Geoparsing is the process of converting free-text descriptions of places (such as "twenty miles northeast of Jalalabad") into unambiguous geographic identifiers, such as geographic coordinates expressed as latitude-longitude. One can also geoparse location references from other forms of media, for example audio content in which a speaker mentions a place. With geographic coordinates the features can be mapped and entered into Geographic Information Systems. Two primary uses of the geographic coordinates derived from unstructured content are to plot portions of the content on maps and to search the content using a map as a filter.

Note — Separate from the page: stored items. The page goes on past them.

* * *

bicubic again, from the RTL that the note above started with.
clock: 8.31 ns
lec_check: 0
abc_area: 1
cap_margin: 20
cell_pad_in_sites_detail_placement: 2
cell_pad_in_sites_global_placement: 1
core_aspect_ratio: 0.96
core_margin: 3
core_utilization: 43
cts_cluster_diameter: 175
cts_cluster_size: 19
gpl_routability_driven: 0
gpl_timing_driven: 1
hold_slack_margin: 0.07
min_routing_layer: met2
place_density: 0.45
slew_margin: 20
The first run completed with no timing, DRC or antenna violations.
Design Final_Project, start of the top module:
module Final_Project(reset,sw1,sw2,sw3,sw4,FPGA_clk,dot_row,dot0_col,dot1_col,
							out1, out2, out3, out4, out5, out6);
Size: ~3200 cells after synthesis, roughly 260 flip-flops, ~0.020 mm^2 of cells after synthesis.
Settings: LEC_CHECK=0, ABC_AREA=1, CAP_MARGIN=20, CORE_MARGIN=2, CORE_UTILIZATION=31, GPL_ROUTABILITY_DRIVEN=1, GPL_TIMING_DRIVEN=1, MIN_ROUTING_LAYER=met1, PLACE_DENSITY=0.51, SLEW_MARGIN=15, TNS_END_PERCENT=70; clock period 10.0 ns.
run.sh (not shown) runs the stock make flow with config.mk's settings and CLKGATE_MAP_FILE=.
Edit:
- ABC_AREA: 1 -> default
- CORE_UTILIZATION: 31 -> 40
- GPL_ROUTABILITY_DRIVEN: 1 -> default
- GPL_TIMING_DRIVEN: 1 -> default
- MIN_ROUTING_LAYER: met1 -> default
- PLACE_DENSITY: 0.51 -> default
- SLEW_MARGIN: 15 -> 20
- TNS_END_PERCENT: 70 -> default
- clock period: 10.0 -> 8.18 ns (I/O delays scaled with it)
=> Final cell count falls by 27%; non-clock buffer count rises by 9; total power rises by 15%; final area falls by 9.5%; count of clock-buffer cells in the layout rises by 2; via count falls by 15%; worst setup slack got worse by 2.1 ns.

Setup of exp/delta:
Final_Project again, from the RTL that the note above started with.
clock: 10.0 ns
lec_check: 0
cap_margin: 20
cell_pad_in_sites_global_placement: 2
core_margin: 2
core_utilization: 26
cts_cluster_size: 26
gpl_routability_driven: 1
gpl_timing_driven: 1
hold_slack_margin: -0.01
max_routing_layer: met5
min_routing_layer: met2
place_density: 0.66
setup_slack_margin: -0.77
slew_margin: 30
exp/delta: full flow OK, the timing, DRC and antenna checks passed
== north ==
## top
module top #(
    parameter D_WIDTH = 16,
    parameter Q_BITS  = 13
)(
  input logic [D_WIDTH - 1 : 0] angle_in,
  input logic signed [D_WIDTH - 1 : 0] currA_in,
  input logic signed [D_WIDTH - 1 : 0] currB_in,
  input logic signed [D_WIDTH - 1 : 0] currC_in,
  input logic signed [D_WIDTH - 1 : 0] currT_in,
  input logic        [D_WIDTH - 1 : 0] periodTop,
  output logic pwmA_out,
  output logic pwmB_out,
  output logic pwmC_out,
  input logic signed [D_WIDTH - 1 : 0]  kpd, kpq,
  input logic signed [D_WIDTH - 1 : 0]  kid, kiq,
  input logic clear_pid,
  input  logic clk,
  input  logic rstb,
  input  logic valid,
  output logic ready
);
  reg [         15 : 0] angle_r;
  reg [D_WIDTH - 1 : 0] currA_r;
  reg [D_WIDTH - 1 : 0] currB_r;
  reg [D_WIDTH - 1 : 0] currC_r;
  reg [D_WIDTH - 1 : 0] currT_r;
  reg [         15 : 0] periodTop_r;
  reg [4:0]             state;
  reg  [D_WIDTH - 1 : 0] a_in_matmul;
  reg  [D_WIDTH - 1 : 0] b_in_matmul;
  reg  [1:0]             op_in_matmul;
  wire [D_WIDTH - 1 : 0] a_out_matmul;
  wire [D_WIDTH - 1 : 0] b_out_matmul;
  reg [D_WIDTH - 1 : 0] c_out_calc;
  reg [D_WIDTH - 1 : 0] park_d_r, park_q_r;
  reg [D_WIDTH - 1 : 0] va_r, vb_r;
  ...
Size: roughly 10000 cells after synthesis, roughly 850 flip-flops, about 170 I/O pins.
==> flow/config.mk <==
export PLATFORM = sky130hd
export DESIGN_NAME = top
export DESIGN_NICKNAME = top
export VERILOG_FILES = /design/flow/design.v
export SDC_FILE = /design/flow/constraint.sdc
export NUM_CORES = 4
export LEC_CHECK = 0
export CAP_MARGIN = 20
export CORE_MARGIN = 2
export CORE_UTILIZATION = 72
export CTS_CLUSTER_DIAMETER = 339
export CTS_CLUSTER_SIZE = 10
export HOLD_SLACK_MARGIN = 0.27
export PLACE_DENSITY = 0.37
export SETUP_SLACK_MARGIN = 1.19
export SLEW_MARGIN = 20
==> flow/constraint.sdc <==
create_clock -name core_clock -period 5.37 [get_ports {clk}]
set_input_delay 1.0740 -clock core_clock [delete_from_list [all_inputs] [get_ports {clk}]]
set_output_delay 1.0740 -clock core_clock [all_outputs]
set_load 0.01 [all_outputs]
run.sh (not shown) runs the stock make flow with config.mk's settings and CLKGATE_MAP_FILE=.
north finished all stages; layout check result: FAIL, due to setup timing.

Geoparsing goes beyond geocoding. Geocoding analyzes unambiguous structured location references, such as postal addresses and rigorously formatted numerical coordinates. Geoparsing handles ambiguous references in unstructured discourse, such as "Al Hamra," which is the name of several places, including towns in both Syria and Yemen.
A geoparser is a piece of software or a (web) service that helps in this process.

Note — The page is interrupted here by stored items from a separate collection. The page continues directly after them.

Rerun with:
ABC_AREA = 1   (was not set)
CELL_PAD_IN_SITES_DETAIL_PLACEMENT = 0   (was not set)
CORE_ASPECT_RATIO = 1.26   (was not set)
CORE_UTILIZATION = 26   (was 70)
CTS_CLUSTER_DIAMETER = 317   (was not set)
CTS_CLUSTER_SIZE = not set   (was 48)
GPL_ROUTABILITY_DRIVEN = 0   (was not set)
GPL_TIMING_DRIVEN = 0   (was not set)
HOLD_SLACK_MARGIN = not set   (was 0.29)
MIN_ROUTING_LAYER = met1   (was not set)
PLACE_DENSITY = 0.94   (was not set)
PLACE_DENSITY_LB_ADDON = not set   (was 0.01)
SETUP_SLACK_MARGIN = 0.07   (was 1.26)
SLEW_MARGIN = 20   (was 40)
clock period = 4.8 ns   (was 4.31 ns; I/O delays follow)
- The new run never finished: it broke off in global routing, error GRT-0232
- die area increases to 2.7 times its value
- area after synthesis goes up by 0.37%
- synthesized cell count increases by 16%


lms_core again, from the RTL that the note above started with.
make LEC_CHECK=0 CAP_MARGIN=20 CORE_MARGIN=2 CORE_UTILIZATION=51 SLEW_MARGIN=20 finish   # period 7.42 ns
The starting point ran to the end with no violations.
## comparator_latch
module comparator_latch #
(
  parameter n_to_response_time = -1038,
  parameter p_to_response_time = -1020,
  parameter const_response_time = 1285,
  parameter n_to_tau = -1248,
  parameter p_to_tau = 1037,
  parameter const_tau = 1042,
  parameter n_to_response_time_lh = -1752,
  parameter p_to_response_time_lh = -1006,
  parameter const_response_time_lh = 1185,
  parameter n_to_tau_lh = 1131,
  parameter p_to_tau_lh = -1115,
  parameter const_tau_lh = 1529
)
(
  input clk,
  input reset,
  input sys_clk,
  input [15-1:0] n,
  input [15-1:0] p,
  output [35-1:0] out
);
  reg [17-1:0] state_cycle_counter;
  reg [1-1:0] prev_sys_clk;
  reg [35-1:0] o;
  wire [32-1:0] wait_time;
  wire [51-1:0] tau;
  wire [36-1:0] dvdt;
  wire [32-1:0] wait_time_lh;
  wire [59-1:0] tau_lh;
  wire [37-1:0] dodt;
  reg [32-1:0] fsm;
  localparam fsm_init = 0;
  wire [35-1:0] padr_0;
  wire [23-1:0] padr_bits_1;
  assign padr_bits_1 = 0;
  wire [29-1:0] truncR_2;
  wire [29-1:0] padl_3;
  wire [28-1:0] padl_bits_4;
  wire [1-1:0] toSInt_5;
  assign toSInt_5 = 0;
  wire [28-1:0] toSInt_imm_6;
  wire [27-1:0] const_7;
  assign const_7 = 27'd55364812;
  assign toSInt_imm_6 = { toSInt_5, const_7 };
  assign padl_bits_4 = toSInt_imm_6;
  assign padl_3 = { { 1{ padl_bits_4[27] } }, padl_bits_4 };
  assign truncR_2 = padl_3;
  wire [12-1:0] truncR_shift_8;
  assign truncR_shift_8 = truncR_2 >>> 17;
  wire [12-1:0] truncR_imm_9;
  assign truncR_imm_9 = (truncR_2[28])? truncR_shift_8[11:0] : truncR_2[28:17];
  assign padr_0 = { truncR_imm_9, padr_bits_1 };
  wire [32-1:0] padl_10;
  wire [18-1:0] padl_bits_11;
  wire [32-1:0] truncR_12;
  wire [32-1:0] padl_13;
  wire [17-1:0] padl_bits_14;
  wire [96-1:0] truncR_15;
  wire [163-1:0] truncval_16;
  wire [163-1:0] padl_17;
  wire [85-1:0] padl_bits_18;
  wire [85-1:0] padl_19;
  wire [52-1:0] padl_bits_20;
  wire [98-1:0] truncR_21;
  wire [107-1:0] truncval_22;
  wire [107-1:0] padl_23;
  wire [53-1:0] padl_bits_24;
  wire [53-1:0] padr_25;
  wire [38-1:0] padr_bits_26;
  assign padr_bits_26 = 0;
  assign padr_25 = { n, padr_bits_26 };
  assign padl_bits_24 = padr_25;
  assign padl_23 = { { 54{ padl_bits_24[52] } }, padl_bits_24 };
  wire [107-1:0] padl_27;
  ...
Size in the first run: roughly 6,800 cells after synthesis, ~25 flip-flops, roughly 68 I/O pins, about 57,000 um2 of cells after synthesis.
clock: 17.0 ns
lec_check: 0
abc_area: 1
cap_margin: 20
cell_pad_in_sites_detail_placement: 0
core_aspect_ratio: 1.44
core_margin: 2
core_utilization: 72
cts_cluster_diameter: 209
cts_cluster_size: 66
gpl_timing_driven: 1
max_routing_layer: met4
min_routing_layer: met1
place_density_lb_addon: 0.01
slew_margin: 20
run.sh (not shown) runs the stock make flow with config.mk's settings and CLKGATE_MAP_FILE=.
The starting point failed in global routing (GRT-0116).
==> flow/design.v (excerpt) <==
module top(input clk, rst, ball_speed, serve_type, angle, bat_size, restart, start, en_color, auto, hard_mode, input[3:0] mode, max_score, input[8:0] adc, output sel, size, output sound, output [9:0] RED, GRN, BLU, output HSYNC, VSYNC, px_clk, blank);
Settings: LEC_CHECK=0, ABC_AREA=1, CAP_MARGIN=25, CORE_MARGIN=2, CORE_UTILIZATION=72, CTS_CLUSTER_DIAMETER=371, CTS_CLUSTER_SIZE=47, PLACE_DENSITY=0.35, SETUP_SLACK_MARGIN=0.74, SLEW_MARGIN=5, TNS_END_PERCENT=5; clock period 2.5 ns.
run.sh (not shown) runs the stock make flow with config.mk's settings and CLKGATE_MAP_FILE=.
The baseline ended with an error in detailed placement (3_5_place_dp) (DPL-0033).
Next try:
CAP_MARGIN = 20   (was 25)
CTS_CLUSTER_DIAMETER = not set   (was 371)
CTS_CLUSTER_SIZE = 100   (was 47)
PLACE_DENSITY = 0.6   (was 0.35)
SETUP_SLACK_MARGIN = not set   (was 0.74)
SLEW_MARGIN = 20   (was 5)
TNS_END_PERCENT = 10   (was 5)
clock period = 4.95 ns   (was 2.5 ns; I/O delays follow)
=> The new run failed in global routing (5_1_grt); area after synthesis does not change; die size stays the same; synthesized cell count is unchanged.
Next try:
CORE_UTILIZATION = 40   (was 72)
CTS_CLUSTER_SIZE = not set   (was 100)
TNS_END_PERCENT = not set   (was 10)
clock period = 10.0 ns   (was 4.95 ns; I/O delays follow)
Result:
- The changed run finished with timing, DRC and antenna clean
- area after synthesis stays the same
- die size grows by well over a third
- synthesized cell count is unchanged


lane 1:
top again, from the RTL that the note above started with.
export LEC_CHECK = 0
export ABC_AREA = 1
export CAP_MARGIN = 35
export CORE_MARGIN = 2
export CORE_UTILIZATION = 37
export PLACE_DENSITY_LB_ADDON = 0.02
export SETUP_SLACK_MARGIN = 1.06
export SLEW_MARGIN = 40
export TNS_END_PERCENT = 15
create_clock -name core_clock -period 5.56 [get_ports {clk}]
Although lane 1 finished all stages, its layout failed final checks on setup timing.
### lane 1 -> lane 2
Settings: swapping 37 for 40 in CORE_UTILIZATION; clearing SETUP_SLACK_MARGIN, which used to be 1.06; putting PLACE_DENSITY at 0.6 where nothing was set; swapping 40 for 20 in SLEW_MARGIN; swapping 35 for 20 in CAP_MARGIN; clearing PLACE_DENSITY_LB_ADDON, which used to be 0.02; clearing TNS_END_PERCENT, which used to be 15; swapping 5.56 for 8.61 in the clock period (ns, I/O delays scaled along).
- Lane 2 ended with every stage complete and zero timing, DRC or antenna violations.
- Global-route track usage on met2, lane 2 and lane 1: lower on lane 2
- Lane 2 vs lane 1 — power dropped by more than a quarter
- When lane 2 is set beside lane 1, its hold slack turns out to be 0.025 ns smaller.
- Sequential logic power (lane 1 / lane 2): 1.5


== fjord ==
Starting RTL as in the previous note.
Design top, start of the top module:
module top(input clk, rst, ball_speed, serve_type, angle, bat_size, restart, start, en_color, auto, hard_mode, input[3:0] mode, max_score, input[8:0] adc, output sel, size, output sound, output [9:0] RED, GRN, BLU, output HSYNC, VSYNC, px_clk, blank);
clock: 1.72 ns
lec_check: 0
abc_area: 1
cap_margin: 25
core_margin: 2
core_utilization: 72
cts_cluster_size: 47
place_density_lb_addon: 0.06
setup_slack_margin: -0.11
slew_margin: 0
tns_end_percent: 35
In the summary table, fjord is marked failed, with error DPL-0033 raised in 3_5_place_dp.
Relative to fjord, the following input files were edited for zinc:
- PLACE_DENSITY_LB_ADDON no longer set, was 0.06
- SETUP_SLACK_MARGIN now 1.06, was -0.11
- CTS_CLUSTER_SIZE no longer set, was 47
- CORE_UTILIZATION now 37, was 72
- the clock period (ns, I/O delays scaled along) now 5.56, was 1.72
[summary]
On effective utilization at floorplan, the higher figure sits with fjord, not zinc. Diff fjord..zinc | area reported by Yosys stat | unchanged. Looking at the logs for fjord and zinc, the single run that did not finish was fjord. fjord -> zinc: number of flip-flops and latches in the synthesized netlist delta 0, exact match. Summary of zinc over fjord: synthesized area per cell closely matched the old numbers; die area rose by 93%.


P:
Starting RTL as in the previous note.
==> flow/design.v (excerpt) <==
module top(input clk, rst, ball_speed, serve_type, angle, bat_size, restart, start, en_color, auto, hard_mode, input[3:0] mode, max_score, input[8:0] adc, output sel, size, output sound, output [9:0] RED, GRN, BLU, output HSYNC, VSYNC, px_clk, blank);
    wire [9:0] x, y, p1_y, p2_y, bx, by;
    reg [9:0] p2_y_ff;
    wire px_data_out;
    wire [29:0] px_data_in;
    wire [4:0] score1, score2;
    wire p1_win, p2_win, turn, start_state, hit, wall, goal;
    wire p2p, p2m, xh, yh;
    wire [1:0] game_mode;
    reg[1:0] mode_in, score_in;
    wire [9:0] ap2_y, pp2_y;
    assign blank = 1'b1;
    assign size = bat_size;
    assign p2_y = p2_y_ff;
    always @(posedge clk) begin
        if(auto) p2_y_ff <= ap2_y;
        else p2_y_ff <= pp2_y;
    end
    always @(posedge clk or posedge rst) begin
        if(rst) begin
            mode_in <= 2'b00;
            score_in <= 2'b00;
        end else begin
        if(mode[0]) mode_in <= 2'b00;
        if(mode[1]) mode_in <= 2'b01;
        if(mode[2]) mode_in <= 2'b10;
        if(mode[3]) mode_in <= 2'b11;
        if(max_score[0]) score_in <= 2'b00;
        if(max_score[1]) score_in <= 2'b01;
        if(max_score[2]) score_in <= 2'b10;
        if(max_score[3]) score_in <= 2'b11;
        end
    end
    paddle_controller pctrl(clk, rst, p2p, p2m, bat_size, ap2_y);
    heading_detect heading_detect(clk, rst, bx, by, xh, yh);
    auto_player auto_player(clk, rst, auto, turn, hit, wall, start_state, hard_mode, xh, yh, game_mode, bx, by, ap2_y, p2p, p2m);
    adc_reader adc_reader(clk, rst, adc, sel, p1_y, pp2_y);
    clk_divider clk_divider(clk, rst, px_clk);
    sound_output sound_output(clk, rst, hit, wall, goal, sound);
    game_controller game_controller(clk, rst, p1_y, p2_y, mode_in, score_in, ball_speed, serve_type, angle, bat_size, restart, start, p1_win, p2_win, turn, start_state, hit, wall, goal, game_mode, score1, score2, bx, by);
    video_encoder video_encoder(clk, rst, bat_size, p1_win, p2_win, turn, start_state, game_mode, score1, score2, p1_y, p2_y, bx, by, x, y, px_data_out);
    color_module color_module(clk, rst, px_data_out, en_color, game_mode, x, y, px_data_in);
    vga_controller vga_controller(clk, ~px_clk, rst, px_data_in, x, y, RED, GRN, BLU, HSYNC, VSYNC);
endmodule
export LEC_CHECK = 0
export ABC_AREA = 1
export CAP_MARGIN = 25
export CORE_MARGIN = 2
export CORE_UTILIZATION = 72
export CTS_CLUSTER_DIAMETER = 371
export CTS_CLUSTER_SIZE = 47
export PLACE_DENSITY_LB_ADDON = 0.06
export SETUP_SLACK_MARGIN = 0.74
export SLEW_MARGIN = 0
export TNS_END_PERCENT = 5
create_clock -name core_clock -period 2.5 [get_ports {clk}]
Run status, P: aborted in detailed placement (3_5_place_dp), error DPL-0033
Modified inputs, Q compared to P
Settings: PLACE_DENSITY_LB_ADDON: 0.06 -> unset; CTS_CLUSTER_SIZE: 47 -> unset; PLACE_DENSITY: unset -> 0.39; ABC_AREA: 1 -> 0; CAP_MARGIN: 25 -> 20; TNS_END_PERCENT: 5 -> unset; CTS_CLUSTER_DIAMETER: 371 -> unset; SLEW_MARGIN: 0 -> 20; the clock period (ns, I/O delays scaled along): 2.5 -> 4.94.
Notes after the runs:
As the logs show, Q stopped at global routing (5_1_grt) after a tool error, so it never reached the end of the flow. The mean instance size in the synthesized netlist in Q sits 1.1 µm² above the value recorded for P. Horizontal die dimension went up by a few percent going from P to Q. Sequential element share of the synthesized area delta for Q relative to P: 0.87 points lower. For the die extent in y, Q came in about 4% higher than P did. Relative to P, number of distinct library cells after synthesis has gone up in Q. P and Q ended up with roughly the same core utilization before placement.
What R does differently from Q at the input level:
Settings: SETUP_SLACK_MARGIN: 0.74 -> unset; PLACE_DENSITY: 0.39 -> 0.6; ABC_AREA: 0 -> 1; CORE_UTILIZATION: 72 -> 40; the clock period (ns, I/O delays scaled along): 4.94 -> 7.34.
## What came out
R: flow completed, timing, DRC and antenna clean. In the metrics for R and Q, the one carrying the lower standard cell core area is Q. [compare] base=Q new=R: simple-gate share of the synthesized area now larger; synthesized cell count grew by 532.
What S does differently from R at the input level:
Settings: CORE_UTILIZATION now 61, was 40; CTS_CLUSTER_SIZE now 98, previously not set; the clock period (ns, I/O delays scaled along) now 14.0, was 7.34.
[summary]
Summary — core outline area, S relative to R: lower, by 34%.
From R to S the numbers moved as follows: final area now smaller, clock period minus worst slack now larger.


== main ==
Starting RTL as in the previous note.
clock: 7.07 ns
lec_check: 0
abc_area: 0
cap_margin: 20
core_aspect_ratio: 0.9
core_margin: 2
core_utilization: 56
cts_cluster_size: 27
gpl_timing_driven: 1
hold_slack_margin: -0.01
max_routing_layer: met5
place_density_lb_addon: 0.02
setup_slack_margin: 2.0
slew_margin: 35
tns_end_percent: 25
main ran to completion and came out clean on the timing, DRC and antenna checks.
diff inputs: main => the feature branch
Settings: removing ABC_AREA (formerly 0); changing SLEW_MARGIN from 35 to 20; removing CTS_CLUSTER_SIZE (formerly 27); removing CORE_ASPECT_RATIO (formerly 0.9); removing MAX_ROUTING_LAYER (formerly met5); changing CORE_UTILIZATION from 56 to 65; removing HOLD_SLACK_MARGIN (formerly -0.01); removing GPL_TIMING_DRIVEN (formerly 1); removing PLACE_DENSITY_LB_ADDON (formerly 0.02); removing TNS_END_PERCENT (formerly 25); changing SETUP_SLACK_MARGIN from 2.0 to 1.3; changing the clock period (ns, I/O delays scaled along) from 7.07 to 5.18.
==> comparison <==
The feature branch -> stages 100% | layout checks FAIL | setup timing. Compared with main, in the feature branch CTS buffer count down 4; part of the cycle the worst path needs up 26 points. Summary of the feature branch over main: clock-cell share of area went down 0.35 points; number of gates on the worst path with buffers counted shows an increase of 5; synthesized cell count ~0 delta; cell area rose by about 9%; total power +2.0 mW.
Power and IR drop assume default switching activity.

- GEOLocate automated georeferencing
- BioGeomancer - Semi-automatic georeferencing
- GEOnet Names Server - Freely available GIS information for areas outside of the U.S.A. and Antarctica, updated monthly by the National Geospatial-Intelligence Agency (NGA) and the U.S. Board on Geographic Names (US BGN)
- Geographic Names Information System (GNIS) - Freely available database containing information on almost 2 million physical features, places, and landmarks in the U.S.A.
- CLAVIN - CLAVIN (Cartographic Location And Vicinity INdexer) is an open source software package for document geotagging and geoparsing that employs context-based geographic entity resolution.
- Geoparser.io - Geoparser.io is a web service that identifies places mentioned in text, disambiguates those places, and returns GeoJSON with detailed metadata about the places found in the text.